Disequilibrium corrected ²⁰⁶Pb/²³⁸U zircon ages of the oldest rhyolite, Willow Park Dome (⁴⁰Ar/³⁹Ar eruptive age 326 ± 2 ka, uncertainties 1σ), range from 280 to 403 ka, with a weighted mean age of 353 ± 23 ka (n=6, MSWD=0.5). Similarly, ²⁰⁶Pb/²³⁸U ages for a younger mingled rhyolite, the Gardner River flow (⁴⁰Ar/³⁹Ar age 301 ± 3 ka) are 300 to 437 ka, with a weighted mean age of 340 ± 17 ka (n=8, MSWD=1.4). Cathodoluminescence (CL) imaging reveals that most zircons exhibit simple magmatic oscillatory zoning; inherited cores are rare. These results indicate mean magma residence times of ~30-40 ka for early evolution of the system. Zircons from the Paintpot Hill dome (⁴⁰Ar/³⁹Ar age 208 ± 5 ka) yield ²³⁰Th/²³⁸U disequilibrium ages ranging from 205 to 225 ka, within uncertainty of the eruptive age, with four spots in apparent secular equilibrium (older than ~300 ka). ²⁰⁶Pb/²³⁸U ages of these spots yielded ages of 276 to 311 ka. ²³⁰Th/²³⁸U ages from Gibbon Hill dome (⁴⁰Ar/³⁹Ar age 134 ± 3 ka) range from 122 to 180 ka, with two spots in secular equilibrium; these did not produce reliable ²⁰⁶Pb/²³⁸U. Four of the ten ²³⁰Th/²³⁸U analyses are older outliers based on MSWD criteria, with the remainder defining a weighted mean age of 129 ± 3 ka, indistinguishable from the eruptive age. CL imaging identifies well defined magmatic zoning in all zircons, with no inherited cores.
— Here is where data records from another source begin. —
===== src/hdl/rbb_pkg.sv =====
// ----------------------------------------------------------------------------
// rbb_pkg
// Shared types and constants of the Renko brick builder.
// ----------------------------------------------------------------------------
`default_nettype none

package rbb_pkg;

  localparam int unsigned PRICE_BITS = 32;
  localparam int unsigned TIME_BITS  = 48;
  localparam int unsigned VOL_BITS   = 32;
  localparam int unsigned SIZE_BITS  = 16;
  localparam int unsigned APB_DW     = 32;
  localparam int unsigned APB_AW     = 2;

  localparam logic [APB_AW-1:0] REG_BRICK_SIZE = '0;

  localparam logic [SIZE_BITS-1:0] BRICK_SIZE_RST = SIZE_BITS'(10);
  localparam logic [VOL_BITS-1:0]  VOL_MAX        = '1;

  localparam logic DIR_LONG  = 1'b0;
  localparam logic DIR_SHORT = 1'b1;

  typedef struct packed {
    logic [PRICE_BITS-1:0] bid_price;
    logic [TIME_BITS-1:0]  tick_time;
  } rbb_tick_t;

  typedef struct packed {
    logic                  direction;
    logic [PRICE_BITS-1:0] open_px;
    logic [PRICE_BITS-1:0] close_px;
    logic [TIME_BITS-1:0]  open_ts;
    logic [TIME_BITS-1:0]  close_ts;
    logic [VOL_BITS-1:0]   tick_volume;
  } rbb_brick_t;

endpackage

`default_nettype wire


===== src/hdl/renko_brick_builder_top.sv =====
// ----------------------------------------------------------------------------
// renko_brick_builder_top
// Turns price ticks into Renko bricks of a programmable height.
// ----------------------------------------------------------------------------
//  channel   dir  handshake                payload
//  tick      in   in_valid_i / in_stall_o  in_data_i   (rbb_tick_t)
//  brick     out  out_valid_o / out_stall_i out_data_o (rbb_brick_t)
//  config    in   APB write, reg 0 @ 0x0   brick_size  (16 bits)
//
//  One tick per cycle sustained while the output is not stalled; a brick
//  reaches the output register when its tick leaves the tick register.
//  Ticks are registered, then evaluated against the brick state in one
//  pass of compare/add logic that loads the output register.
//  A tick producing no brick still takes its slot in the evaluation stage.
//  A stalled output register holds its brick and backs up the tick register.
//  Reset clears all flags and the tick count; brick_size returns to 10.
// ----------------------------------------------------------------------------
`default_nettype none

module renko_brick_builder_top
  import rbb_pkg::*;
(
  input  wire logic              clk_i,
  input  wire logic              rst_ni,

  input  wire logic              in_valid_i,
  output logic                   in_stall_o,
  input  wire rbb_tick_t         in_data_i,

  output logic                   out_valid_o,
  input  wire logic              out_stall_i,
  output rbb_brick_t             out_data_o,

  input  wire logic              psel,
  input  wire logic              penable,
  input  wire logic              pwrite,
  input  wire logic [APB_AW-1:0] paddr,
  input  wire logic [APB_DW-1:0] pwdata,
  output logic [APB_DW-1:0]      prdata,
  output logic                   pready
);

  logic [SIZE_BITS-1:0]  brick_size_q;

  logic                  in_valid_q;
  rbb_tick_t             in_q;

  logic                  have_brick_q, have_brick_d;
  logic                  have_origin_q, have_origin_d;
  logic [VOL_BITS-1:0]   pend_q, pend_d;
  logic [PRICE_BITS-1:0] origin_price_q;
  logic [TIME_BITS-1:0]  origin_time_q;
  logic                  prev_dir_q;
  logic [PRICE_BITS-1:0] prev_open_q, prev_close_q;
  logic [TIME_BITS-1:0]  prev_open_time_q, prev_close_time_q;

  logic                  out_valid_q;
  rbb_brick_t            out_q;

  logic                  advance, step;
  logic [VOL_BITS-1:0]   pend_inc;
  logic [PRICE_BITS-1:0] bid, cont_ref, rev_ref, size_ext;
  logic [TIME_BITS-1:0]  cont_time, rev_time;
  logic                  dir_ref;
  logic                  cont_rise, cont_fall, rev_rise, rev_fall;
  logic                  cont_hit, rev_hit, emit;
  rbb_brick_t            brick;

  // APB
  assign pready = 1'b1;
  assign prdata = (paddr == REG_BRICK_SIZE) ? APB_DW'(brick_size_q) : '0;

  always_ff @(posedge clk_i or negedge rst_ni) begin
    if (!rst_ni) begin
      brick_size_q <= BRICK_SIZE_RST;
    end else if (psel && penable && pwrite && paddr == REG_BRICK_SIZE) begin
      brick_size_q <= pwdata[SIZE_BITS-1:0];
    end
  end

  // handshake
  assign advance    = !out_valid_q || !out_stall_i;
  assign step       = in_valid_q && advance;
  assign in_stall_o = in_valid_q && !advance;

  // evaluation
  assign bid      = in_q.bid_price;
  assign size_ext = PRICE_BITS'(brick_size_q);
  assign pend_inc = (pend_q == VOL_MAX) ? pend_q : pend_q + VOL_BITS'(1);

  assign dir_ref   = have_brick_q ? prev_dir_q : DIR_LONG;
  assign cont_ref  = have_brick_q ? prev_close_q : origin_price_q;
  assign rev_ref   = have_brick_q ? prev_open_q : origin_price_q;
  assign cont_time = have_brick_q ? prev_close_time_q : origin_time_q;
  assign rev_time  = have_brick_q ? prev_open_time_q : origin_time_q;

  assign cont_rise = (bid > cont_ref) && ((bid - cont_ref) >= size_ext);
  assign cont_fall = (bid < cont_ref) && ((cont_ref - bid) >= size_ext);
  assign rev_rise  = (bid > rev_ref) && ((bid - rev_ref) >= size_ext);
  assign rev_fall  = (bid < rev_ref) && ((rev_ref - bid) >= size_ext);

  assign cont_hit = (dir_ref == DIR_LONG) ? cont_rise : cont_fall;
  assign rev_hit  = (dir_ref == DIR_LONG) ? rev_fall : rev_rise;
  assign emit     = (have_brick_q || have_origin_q) && (cont_hit || rev_hit);

  always_comb begin
    brick.close_ts    = in_q.tick_time;
    brick.tick_volume = pend_inc;
    if (cont_hit) begin
      brick.direction = dir_ref;
      brick.open_px   = cont_ref;
      brick.open_ts   = cont_time;
    end else begin
      brick.direction = ~dir_ref;
      brick.open_px   = rev_ref;
      brick.open_ts   = rev_time;
    end
    brick.close_px = (brick.direction == DIR_SHORT) ? brick.open_px - size_ext
                                                    : brick.open_px + size_ext;
  end

  always_comb begin
    have_brick_d  = have_brick_q;
    have_origin_d = have_origin_q;
    pend_d        = pend_inc;
    if (emit) begin
      have_brick_d  = 1'b1;
      have_origin_d = 1'b0;
      pend_d        = '0;
    end else if (!have_brick_q && !have_origin_q) begin
      have_origin_d = 1'b1;
    end
  end

  // control
  always_ff @(posedge clk_i or negedge rst_ni) begin
    if (!rst_ni) begin
      in_valid_q    <= 1'b0;
      out_valid_q   <= 1'b0;
      have_brick_q  <= 1'b0;
      have_origin_q <= 1'b0;
      pend_q        <= '0;
    end else begin
      if (!in_stall_o) begin
        in_valid_q <= in_valid_i;
      end
      if (advance) begin
        out_valid_q <= step && emit;
      end
      if (step) begin
        have_brick_q  <= have_brick_d;
        have_origin_q <= have_origin_d;
        pend_q        <= pend_d;
      end
    end
  end

  // payload
  always_ff @(posedge clk_i) begin
    if (!in_stall_o && in_valid_i) begin
      in_q <= in_data_i;
    end
    if (step && !have_brick_q && !have_origin_q) begin
      origin_price_q <= bid;
      origin_time_q  <= in_q.tick_time;
    end
    if (step && emit) begin
      out_q             <= brick;
      prev_dir_q        <= brick.direction;
      prev_open_q       <= brick.open_px;
      prev_close_q      <= brick.close_px;
      prev_open_time_q  <= brick.open_ts;
      prev_close_time_q <= brick.close_ts;
    end
  end

  assign out_valid_o = out_valid_q;
  assign out_data_o  = out_q;

  // checks
  a_pend_restart: assert property (@(posedge clk_i) disable iff (!rst_ni)
    step && emit |=> pend_q == '0)
    else $error("tick count not restarted after brick");

  a_brick_sticky: assert property (@(posedge clk_i) disable iff (!rst_ni)
    have_brick_q |=> have_brick_q)
    else $error("brick state lost");

  a_stall_needs_item: assert property (@(posedge clk_i) disable iff (!rst_ni)
    in_stall_o |-> in_valid_q && out_valid_q)
    else $error("tick stalled with free pipeline");

  a_no_origin_no_brick: assert property (@(posedge clk_i) disable iff (!rst_ni)
    step && !have_brick_q && !have_origin_q |=> !have_brick_q && have_origin_q)
    else $error("opening tick mishandled");

endmodule

`default_nettype wire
These data suggest apparent magma residence times ranging up to ~100 ka. The spatial, temporal and geochemical data suggest that extracaldera rhyolites were derived from a magma system characterized by a >200 ka lifespan and are consistent with either a single magma chamber evolving by FXL and recharge, or crystallization and subsequent rejuvenation of the resulting crystal mush over this time period. Both models require an evolving, active magma system.